For both Kreutzmann and Papa Mali, 7 Walkers — whose name is borrowed from one of the band’s songs — is something of a dream come true. Kreutzmann has New Orleans in his DNA, literally. His mother was born there, and he’s always been partial to the city’s music throughout his career.

“I have a real feeling for that music, and I get along with the folks down there really well,” he said. “This music comes from the Tchoupitoulas, the Mardi Gras Indian tribes. They’re playing tribal rhythms, and somehow it connects with my spirit. Plus, I get to play with the No. 1 New Orleans bass player.”

The first band Papa Mali ever saw performing live was the Meters, and witnessing Dr.

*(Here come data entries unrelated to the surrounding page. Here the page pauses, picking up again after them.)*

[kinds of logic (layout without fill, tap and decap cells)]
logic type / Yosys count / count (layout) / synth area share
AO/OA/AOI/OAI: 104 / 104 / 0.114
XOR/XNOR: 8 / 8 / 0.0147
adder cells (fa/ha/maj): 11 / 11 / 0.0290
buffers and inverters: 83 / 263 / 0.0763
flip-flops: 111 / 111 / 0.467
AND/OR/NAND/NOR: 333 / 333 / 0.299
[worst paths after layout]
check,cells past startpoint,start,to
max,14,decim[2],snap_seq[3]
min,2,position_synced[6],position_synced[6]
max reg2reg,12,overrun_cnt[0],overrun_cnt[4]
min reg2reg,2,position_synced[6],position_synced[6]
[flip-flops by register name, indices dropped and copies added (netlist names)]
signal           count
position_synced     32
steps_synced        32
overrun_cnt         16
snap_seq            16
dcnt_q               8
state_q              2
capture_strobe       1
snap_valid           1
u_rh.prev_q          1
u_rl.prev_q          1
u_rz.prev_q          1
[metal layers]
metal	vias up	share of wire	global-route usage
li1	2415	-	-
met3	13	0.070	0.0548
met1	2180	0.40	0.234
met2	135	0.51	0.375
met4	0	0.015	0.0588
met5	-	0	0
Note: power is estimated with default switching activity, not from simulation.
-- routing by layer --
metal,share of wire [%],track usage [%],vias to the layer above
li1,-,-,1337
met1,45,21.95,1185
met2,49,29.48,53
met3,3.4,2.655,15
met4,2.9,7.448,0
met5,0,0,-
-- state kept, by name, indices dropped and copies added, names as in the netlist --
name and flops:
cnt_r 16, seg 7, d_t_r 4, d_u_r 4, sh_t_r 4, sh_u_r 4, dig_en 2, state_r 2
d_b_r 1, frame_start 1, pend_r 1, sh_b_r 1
===== src/rtl/w_free_counter.sv =====
// Combinational free space and full flag from a write/read pointer pair.
module w_free_counter
  import w_ctrl_pkg::*;
#(
  parameter int AW = 4
) (
  input  logic [AW:0] wr_ptr,
  input  logic [AW:0] rd_ptr,
  output logic [AW:0] free_cnt,
  output logic        full
);

  localparam logic [AW:0] DEPTH_V = {1'b1, {AW{1'b0}}};

  logic [AW:0] used;

  assign used     = (AW+1)'(ptr_dist(PTR_MAX_W'(wr_ptr), PTR_MAX_W'(rd_ptr), AW + 1));
  assign free_cnt = DEPTH_V - used;
  assign full     = (free_cnt == '0);

endmodule


===== src/rtl/w_burst_controller.sv =====
// Write-side burst controller: up to PAR words per cycle into a DEPTH-entry FIFO.
// Optional partial acceptance is enabled by defining W_CTRL_PARTIAL_EN.
module w_burst_controller
  import w_ctrl_pkg::*;
#(
  parameter int DEPTH = 16,
  parameter int PAR   = 2,
  parameter int AW    = $clog2(DEPTH),
  parameter int NW    = $clog2(PAR + 1)
) (
  input  logic              clk,
  input  logic              rst,
  input  logic              w_en,
  input  logic [NW-1:0]     w_num,
  input  logic [AW:0]       rd_ptr,
  output logic [PAR-1:0]    wr_lane_en,
  output logic [PAR*AW-1:0] wr_addr,
  output logic [AW:0]       wr_ptr,
  output logic              ready,
  output logic [NW-1:0]     w_acc,
  output logic              full,
  output logic [AW:0]       free_cnt
);

  w_state_e       state_q, state_d;
  logic [NW-1:0]  cnt_q, cnt_d;
  logic [AW:0]    wr_ptr_q, wr_ptr_d;
  logic [PAR-1:0] lane_en_q, lane_en_d;
  logic           ready_q, ready_d;

  logic [NW-1:0]  n_req;
  logic [AW:0]    n_ext;
  logic [AW:0]    avail;

  w_free_counter #(
    .AW(AW)
  ) u_free (
    .wr_ptr  (wr_ptr_q),
    .rd_ptr  (rd_ptr),
    .free_cnt(free_cnt),
    .full    (full)
  );

  always_comb begin
    n_req = (w_num > NW'(PAR)) ? NW'(PAR) : w_num;
    n_ext = (AW+1)'(n_req);
    // In WRITE the pointer has not yet advanced, so discount the burst in flight.
    avail = (state_q == WRITE) ? (free_cnt - (AW+1)'(cnt_q)) : free_cnt;

    state_d = IDLE;
    cnt_d   = '0;
    if (w_en && (n_req != '0)) begin
      if (n_ext <= avail) begin
        state_d = WRITE;
        cnt_d   = n_req;
      end
`ifdef W_CTRL_PARTIAL_EN
      else if (avail != '0) begin
        state_d = WRITE;
        cnt_d   = NW'(avail);
      end
`endif
      else begin
        state_d = STALL;
      end
    end

    wr_ptr_d = wr_ptr_q;
    if (state_q == WRITE) wr_ptr_d = wr_ptr_q + (AW+1)'(cnt_q);

    ready_d   = (state_d == WRITE);
    lane_en_d = '0;
    for (int i = 0; i < PAR; i++) begin
      lane_en_d[i] = (NW'(i) < cnt_d);
    end
  end

  always_ff @(posedge clk or negedge rst) begin
    if (!rst) begin
      state_q   <= IDLE;
      cnt_q     <= '0;
      wr_ptr_q  <= '0;
      lane_en_q <= '0;
      ready_q   <= 1'b0;
    end else begin
      state_q   <= state_d;
      cnt_q     <= cnt_d;
      wr_ptr_q  <= wr_ptr_d;
      lane_en_q <= lane_en_d;
      ready_q   <= ready_d;
    end
  end

  genvar gi;
  generate
    for (gi = 0; gi < PAR; gi++) begin : g_lane_addr
      assign wr_addr[gi*AW +: AW] = wr_ptr_q[AW-1:0] + AW'(gi);
    end
  endgenerate

  assign wr_lane_en = lane_en_q;
  assign wr_ptr     = wr_ptr_q;
  assign ready      = ready_q;
  assign w_acc      = cnt_q;

endmodule
===== src/rtl/mac_ctrl.sv =====
// Controller that loads three weights into a MAC, streams feature windows through it
// and returns each captured result over a valid/ready handshake.
module mac_ctrl #(
    parameter int DATA_BIT = 16,
    parameter int MAC_LAT  = 2
) (
    input  logic                  clk,
    input  logic                  rst,
    input  logic                  w_valid,
    output logic                  w_ready,
    input  logic [DATA_BIT-1:0]   w_data,
    input  logic                  f_valid,
    output logic                  f_ready,
    input  logic [DATA_BIT-1:0]   f_data,
    input  logic                  reconf,
    output logic                  res_valid,
    input  logic                  res_ready,
    output logic [2*DATA_BIT+1:0] res_data,
    output logic                  mac_clear,
    output logic                  mac_w_w,
    output logic [DATA_BIT-1:0]   mac_w_in,
    output logic                  mac_if_w,
    output logic [DATA_BIT-1:0]   mac_if_in,
    input  logic [2*DATA_BIT+1:0] mac_out,
    output logic                  busy
);

    localparam int RES_W = 2 * DATA_BIT + 2;
    localparam int LAT_W = (MAC_LAT > 0) ? $clog2(MAC_LAT + 1) : 1;

    typedef enum logic [2:0] {
        IDLE,
        CLR,
        PUSH_W,
        LOAD_F,
        WAIT,
        RESP
    } state_t;

    state_t               state_q, state_d;
    logic [1:0]           w_cnt_q, w_cnt_d;
    logic [1:0]           f_cnt_q, f_cnt_d;
    logic [1:0]           p_cnt_q, p_cnt_d;
    logic [LAT_W-1:0]     lat_q, lat_d;
    logic [DATA_BIT-1:0]  shadow_q [3];
    logic [DATA_BIT-1:0]  shadow_d [3];
    logic                 res_valid_q, res_valid_d;
    logic [RES_W-1:0]     res_data_q, res_data_d;
    logic                 mac_clear_q, mac_clear_d;
    logic                 mac_w_w_q, mac_w_w_d;
    logic [DATA_BIT-1:0]  mac_w_in_q, mac_w_in_d;
    logic                 mac_if_w_q, mac_if_w_d;
    logic [DATA_BIT-1:0]  mac_if_in_q, mac_if_in_d;

    logic w_acc;
    logic f_acc;

    // Ready terms are gated by rst so nothing is offered while reset is held.
    assign w_ready = (state_q == IDLE) && !rst;
    assign f_ready = (state_q == LOAD_F) && !rst;
    assign busy    = (state_q != IDLE);
    assign w_acc   = w_valid && w_ready;
    assign f_acc   = f_valid && f_ready;

    always_comb begin
        // NOTE: every signal gets a default before the case so no path leaves one unassigned (no latches).
        state_d     = state_q;
        w_cnt_d     = w_cnt_q;
        f_cnt_d     = f_cnt_q;
        p_cnt_d     = p_cnt_q;
        lat_d       = lat_q;
        shadow_d    = shadow_q;
        res_valid_d = res_valid_q;
        res_data_d  = res_data_q;
        mac_clear_d = 1'b0;
        mac_w_w_d   = 1'b0;
        mac_w_in_d  = '0;
        mac_if_w_d  = 1'b0;
        mac_if_in_d = '0;

        unique case (state_q)
            IDLE: begin
                if (w_acc) begin
                    shadow_d[w_cnt_q] = w_data;
                    if (w_cnt_q == 2'd2) begin
                        w_cnt_d     = '0;
                        state_d     = CLR;
                        mac_clear_d = 1'b1;
                    end else begin
                        w_cnt_d = w_cnt_q + 2'd1;
                    end
                end
            end
            CLR: begin
                // p_cnt holds the index of the weight to present in the next cycle.
                state_d    = PUSH_W;
                p_cnt_d    = 2'd1;
                mac_w_w_d  = 1'b1;
                mac_w_in_d = shadow_q[0];
            end
            PUSH_W: begin
                if (p_cnt_q == 2'd3) begin
                    p_cnt_d = '0;
                    state_d = LOAD_F;
                end else begin
                    mac_w_w_d  = 1'b1;
                    mac_w_in_d = shadow_q[p_cnt_q];
                    p_cnt_d    = p_cnt_q + 2'd1;
                end
            end
            LOAD_F: begin
                if (f_acc) begin
                    mac_if_w_d  = 1'b1;
                    mac_if_in_d = f_data;
                    if (f_cnt_q == 2'd2) begin
                        f_cnt_d = '0;
                        lat_d   = '0;
                        state_d = WAIT;
                    end else begin
                        f_cnt_d = f_cnt_q + 2'd1;
                    end
                end
            end
            WAIT: begin
                if (lat_q == LAT_W'(MAC_LAT)) begin
                    lat_d       = '0;
                    res_data_d  = mac_out;
                    res_valid_d = 1'b1;
                    state_d     = RESP;
                end else begin
                    lat_d = lat_q + LAT_W'(1);
                end
            end
            RESP: begin
                if (res_ready) begin
                    res_valid_d = 1'b0;
                    if (reconf) begin
                        state_d = IDLE;
                    end else begin
                        state_d     = CLR;
                        mac_clear_d = 1'b1;
                    end
                end
            end
            default: state_d = IDLE;
        endcase
    end

    always_ff @(posedge clk) begin
        if (rst) begin
            state_q     <= IDLE;
            w_cnt_q     <= '0;
            f_cnt_q     <= '0;
            p_cnt_q     <= '0;
            lat_q       <= '0;
            // NOTE: the three-entry shadow file is plain flops, so clearing it on reset is cheap and expected.
            shadow_q    <= '{default: '0};
            res_valid_q <= 1'b0;
            res_data_q  <= '0;
            mac_clear_q <= 1'b0;
            mac_w_w_q   <= 1'b0;
            mac_w_in_q  <= '0;
            mac_if_w_q  <= 1'b0;
            mac_if_in_q <= '0;
        end else begin
            state_q     <= state_d;
            w_cnt_q     <= w_cnt_d;
            f_cnt_q     <= f_cnt_d;
            p_cnt_q     <= p_cnt_d;
            lat_q       <= lat_d;
            shadow_q    <= shadow_d;
            res_valid_q <= res_valid_d;
            res_data_q  <= res_data_d;
            mac_clear_q <= mac_clear_d;
            mac_w_w_q   <= mac_w_w_d;
            mac_w_in_q  <= mac_w_in_d;
            mac_if_w_q  <= mac_if_w_d;
            mac_if_in_q <= mac_if_in_d;
        end
    end

    assign res_valid = res_valid_q;
    assign res_data  = res_data_q;
    assign mac_clear = mac_clear_q;
    assign mac_w_w   = mac_w_w_q;
    assign mac_w_in  = mac_w_in_q;
    assign mac_if_w  = mac_if_w_q;
    assign mac_if_in = mac_if_in_q;

endmodule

John work his voodoo magic back when Mac Rebennack had just become the Night Tripper also had a huge effect on him.

“I am thankful that I spent a great deal of my life in New Orleans,” Papa Mali said. “My music certainly reflects it. Much, if not most, of my musical development occurred there. I often played with some of the best talent that the city had to offer, starting in the early ’70s and continuing even now.”

With nearly all of the band’s songs co-penned by Papa Mali and longtime Grateful Dead lyrist Hunter, 7 Walkers is an electrifying hybrid of classic Bay Area rock and New Orleans funk. Kreutzmann calls it “swampadelic.”

Fronted by legendary Colorado entertainer Vince Herman of Leftover Salmon, Great American Taxi’s uninhibited sound is a swinging concoction of swampy blues, progressive bluegrass, funky New Orleans strut, Southern boogie, honky-tonk country and good ol’ fashioned rock ‘n’ roll. Put it all together, and you have what the band calls “Americana without borders.”

“We have some outrageous memories of playing out at State Bridge,” said Herman. “People like to go to a place in the country where they can have the opportunity to do what they want. It’s all about living in the land of the free, and ‘The Bridge’ is a fine example of that.”